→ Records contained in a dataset
From an optimization exercise on the open Yosys and OpenROAD flow, aimed at small area and a short achievable clock period; shortcuts taken in it are not production practice.
At most, simulation tests tie the RTL to the original design; equivalence was not proved.
Power and IR drop assume default switching activity.

Setup of juniper:
==> flow/design.v (excerpt) <==
module knaha_exec (
    input  wire        clk,
    input  wire        rst,         
    input  wire        mode_init,   
    input  wire [31:0] instr,       
    input  wire [15:0] ext_a,       
    input  wire [15:0] ext_b,       
    input  wire [15:0] dx,          
    input  wire [15:0] dy,          
    output wire        wa_en,       
    output wire [7:0]  wa_dst,
    output wire [15:0] wa_data,
    output wire        wb_en,       
    output wire [7:0]  wb_dst,
    output wire [15:0] wb_data,
    output wire        dmac_go,     
    output wire [3:0]  pred         
);
Settings: LEC_CHECK=0, ABC_CLOCK_PERIOD_IN_PS=6000, CAP_MARGIN=20, CORE_MARGIN=2, CORE_UTILIZATION=30, PLACE_DENSITY=0.5, SETUP_SLACK_MARGIN=4.5, SLEW_MARGIN=20; clock period 11.0 ns.
run.sh (not shown) runs the stock make flow with config.mk's settings and CLKGATE_MAP_FILE= SYNTH_SCRIPT=/design/flow/synth_recipe.tcl, a recipe that flattens the netlist after the stock synthesis.
#### Input delta (raven over juniper)
# juniper
export LEC_CHECK = 0
export ABC_CLOCK_PERIOD_IN_PS = 6000
export CAP_MARGIN = 20
export CORE_MARGIN = 2
export CORE_UTILIZATION = 30
export PLACE_DENSITY = 0.5
export SETUP_SLACK_MARGIN = 4.5
export SLEW_MARGIN = 20
create_clock -name core_clock -period 11.0 [get_ports {clk}]
# raven
export LEC_CHECK = 0
export CAP_MARGIN = 20
export CORE_MARGIN = 2
export CORE_UTILIZATION = 30
export PLACE_DENSITY = 0.5
export SLEW_MARGIN = 20
create_clock -name core_clock -period 11.0 [get_ports {clk}]
Results
- raven vs juniper — finished layout cell area dropped by more than 10%
- Number of diodes: raven lower than juniper
- Diff juniper -> raven | final wirelength | decrease of 10%
- raven vs juniper — wire length of the first global-routing pass dropped by a little under 10%
- Going from juniper to raven, the number of vias in the routed layout was found to have gone down by 3,555.
- Multi-input logic area down about 8% in raven wrt juniper
- End point of the critical path: alu_res[12] -> raven, alu_res[1] -> juniper
- The run showing the smaller clock network fraction of design power is juniper.
- Against juniper, raven reports a core utilization that is lower.
- In the reports for raven and juniper, the larger fmax belongs to juniper.
- Min worst slack at placement across raven and juniper: raven
Function was not checked in any run of this note: the RTL went through the layout flow alone.

* * *

knaha_exec, a different RTL version from the one above (not shown whole).
For scale: ~5500 cells after synthesis, ~460 flip-flops, about 150 I/O pins.
## knaha_exec
module knaha_exec (
    input  wire        clk,
    input  wire        rst,         
    input  wire        mode_init,   
    input  wire [31:0] instr,       
    input  wire [15:0] ext_a,       
    input  wire [15:0] ext_b,       
    input  wire [15:0] dx,          
    input  wire [15:0] dy,          
    output wire        wa_en,       
    output wire [7:0]  wa_dst,
    output wire [15:0] wa_data,
    output wire        wb_en,       
    output wire [7:0]  wb_dst,
    output wire [15:0] wb_data,
    output wire        dmac_go,     
    output wire [3:0]  pred         
);
    reg [15:0] gp [0:15];
    reg [15:0] alu_a;
    reg [3:0]  alu_op_r;     
    reg        alu_sub_r;
    reg [15:0] alu_x_r;
    reg [15:0] alu_y_r;
    reg [15:0] cmp_a;
    reg [1:0]  cmp_p;
    reg [15:0] mac_a;
    reg [2:0]  g;            
    reg        g3;           
    reg        mode;         
    reg        st_drop, st_ovf;
    wire [39:0] acc;
    wire        mac_ready;
    wire [15:0] alu_res;
    wire g3_eff = mode ? mac_ready : g3;
    wire [3:0] gv = {g3_eff, g};
    assign pred = gv;
    wire        paired = instr[31];
    wire        imm    = ~paired & instr[26];
    wire [7:0]  src_a = paired ? {2'b00, instr[28:23]} : instr[25:18];
    wire [7:0]  dst_a = paired ? {1'b0, instr[22:16]}
                               : (imm ? instr[9:2] : instr[17:10]);
    wire [5:0]  src_b = instr[13:8];
    wire [6:0]  dst_b = instr[7:1];
    reg ca;
    always @(*) begin
        case (instr[29:27])
            3'd0: ca = 1'b1;
            3'd1: ca = gv[0];
            3'd2: ca = gv[1];
            3'd3: ca = gv[2];
            3'd4: ca = gv[3];
            3'd5: ca = gv[0] & gv[1];
            3'd6: ca = gv[2] & gv[3];
            default: ca = gv[0] | gv[1];
        endcase
    end
    wire ga_long  = instr[30] ^ ca;
    wire ga_short = short_ok(instr[30:29], gv[1:0]);
    wire gb_short = short_ok(instr[15:14], gv[1:0]);
    function short_ok(input [1:0] c, input [1:0] p);
        case (c)
            2'd0: short_ok = 1'b1;
            2'd1: short_ok = p[0];
            2'd2: short_ok = p[1];
            default: short_ok = ~p[0];
        endcase
    endfunction
  ...
Settings: LEC_CHECK=0, ABC_AREA=1, CAP_MARGIN=20, CORE_MARGIN=2, CORE_UTILIZATION=50, PLACE_DENSITY=0.65, SETUP_SLACK_MARGIN=4.0, SLEW_MARGIN=20; clock period 11.0 ns.
Rerun with:
==> flow/flow/run.sh (new file) <==
#!/bin/bash
# The standard layout with a freer resizer: cells may change footprint, port
# buffers start as buf_2 and delay cells are not used. The synthesis is the
# standard one, run unchanged.
set -euo pipefail
DU="$(sed -n '/^export DONT_USE_CELLS += /,/^#/p' $FLOW_HOME/platforms/sky130hd/config.mk | grep -o 'sky130_fd_sc_hd__[a-z0-9_]*' | tr '\n' ' ')"
DU="$DU sky130_fd_sc_hd__clkdlybuf4s15_1 sky130_fd_sc_hd__clkdlybuf4s15_2 sky130_fd_sc_hd__clkdlybuf4s18_1 sky130_fd_sc_hd__clkdlybuf4s18_2 sky130_fd_sc_hd__clkdlybuf4s25_1 sky130_fd_sc_hd__clkdlybuf4s25_2 sky130_fd_sc_hd__clkdlybuf4s50_1 sky130_fd_sc_hd__clkdlybuf4s50_2 sky130_fd_sc_hd__dlygate4sd1_1 sky130_fd_sc_hd__dlygate4sd2_1 sky130_fd_sc_hd__dlygate4sd3_1 sky130_fd_sc_hd__dlymetal6s2s_1 sky130_fd_sc_hd__dlymetal6s4s_1 sky130_fd_sc_hd__dlymetal6s6s_1"
echo "DONT_USE_CELLS=$DU" > dont_use.log
bash standard.sh synth > synth_run.log 2>&1
bash standard.sh MATCH_CELL_FOOTPRINT=0 "DONT_USE_CELLS=$DU" \
    "BUFFER_PORTS_ARGS=-buffer_cell sky130_fd_sc_hd__buf_2" finish > finish_run.log 2>&1
==> flow/standard.sh (new file) <==
#!/bin/bash
# synth_recipe.tcl (not shown) runs the flow's synth.tcl, then flattens the netlist and writes it again
# the make line also repeats each setting of config.mk as NAME=value (left out here)
make -C /OpenROAD-flow-scripts/flow DESIGN_CONFIG=/design/flow/config.mk WORK_HOME=/design/flow/orfs CLKGATE_MAP_FILE= SYNTH_SCRIPT=/design/flow/synth_recipe.tcl "${@:-finish}"
removed: flow/run.sh
After rerunning: Worst hold slack gains 0.064 ns. Clock power is about the same. Worst setup slack hardly moves. Power shrinks by 4.2%. Non-clock buffer count decreases by 18. Sequential power barely changes. Wire length decreases by 0.57%. Via count fell by about 0.5%. Utilization fell by 3.2 points. Design area falls by about 5%. Cell count barely changes.

[separate check: timing with driven ports]
In the flow no input, the clock included, has a driving cell. The finished layouts below were timed again as built, in two steps.
Step 1, drivers: a clkbuf_16 drives clk and a buf_2 each remaining input, both assumed.
Step 2 adds t to the input delays and takes it off the output delays; t is the mean of the earliest and latest rising clock arrival at the registers after step 1. Input paths then give back, and output paths get back, about the clock's delay inside the block.
Three values: ideal, step 1, step 2; two values: the first two.
| run | t (ns) | slack for setup (ns) | worst hold slack (ns) | slew at the worst register clock pin (ns) | worst data-port slew with drivers (ns) |
|---|---|---|---|---|---|
| juniper | 0.797 | 3.233 / 3.133 / 2.335 | 0.326 / 0.326 / 0.326 | 0.07 / 0.07 | 0.32 |
| raven | 0.764 | 0.888 / 0.945 / 0.181 | 0.327 / 0.327 / 0.327 | 0.07 / 0.07 | 0.21 |
| the first run of note 2 | 0.725 | 3.787 / 3.748 / 3.244 | 0.332 / 0.332 / 0.332 | 0.08 / 0.08 | 0.10 |
| the second run of note 2 | 0.719 | 3.790 / 3.766 / 3.180 | 0.397 / 0.397 / 0.397 | 0.08 / 0.08 | 0.11 |
After both steps every run listed still meets setup and hold. For juniper, which loses most, drivers alone change the setup slack by -0.100 ns; drivers and shift together by -0.898 ns.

→ Activity
Gather up, from the records above, each line where the word "lower" appears.

→ Answer
- Number of diodes: raven lower than juniper
- Against juniper, raven reports a core utilization that is lower.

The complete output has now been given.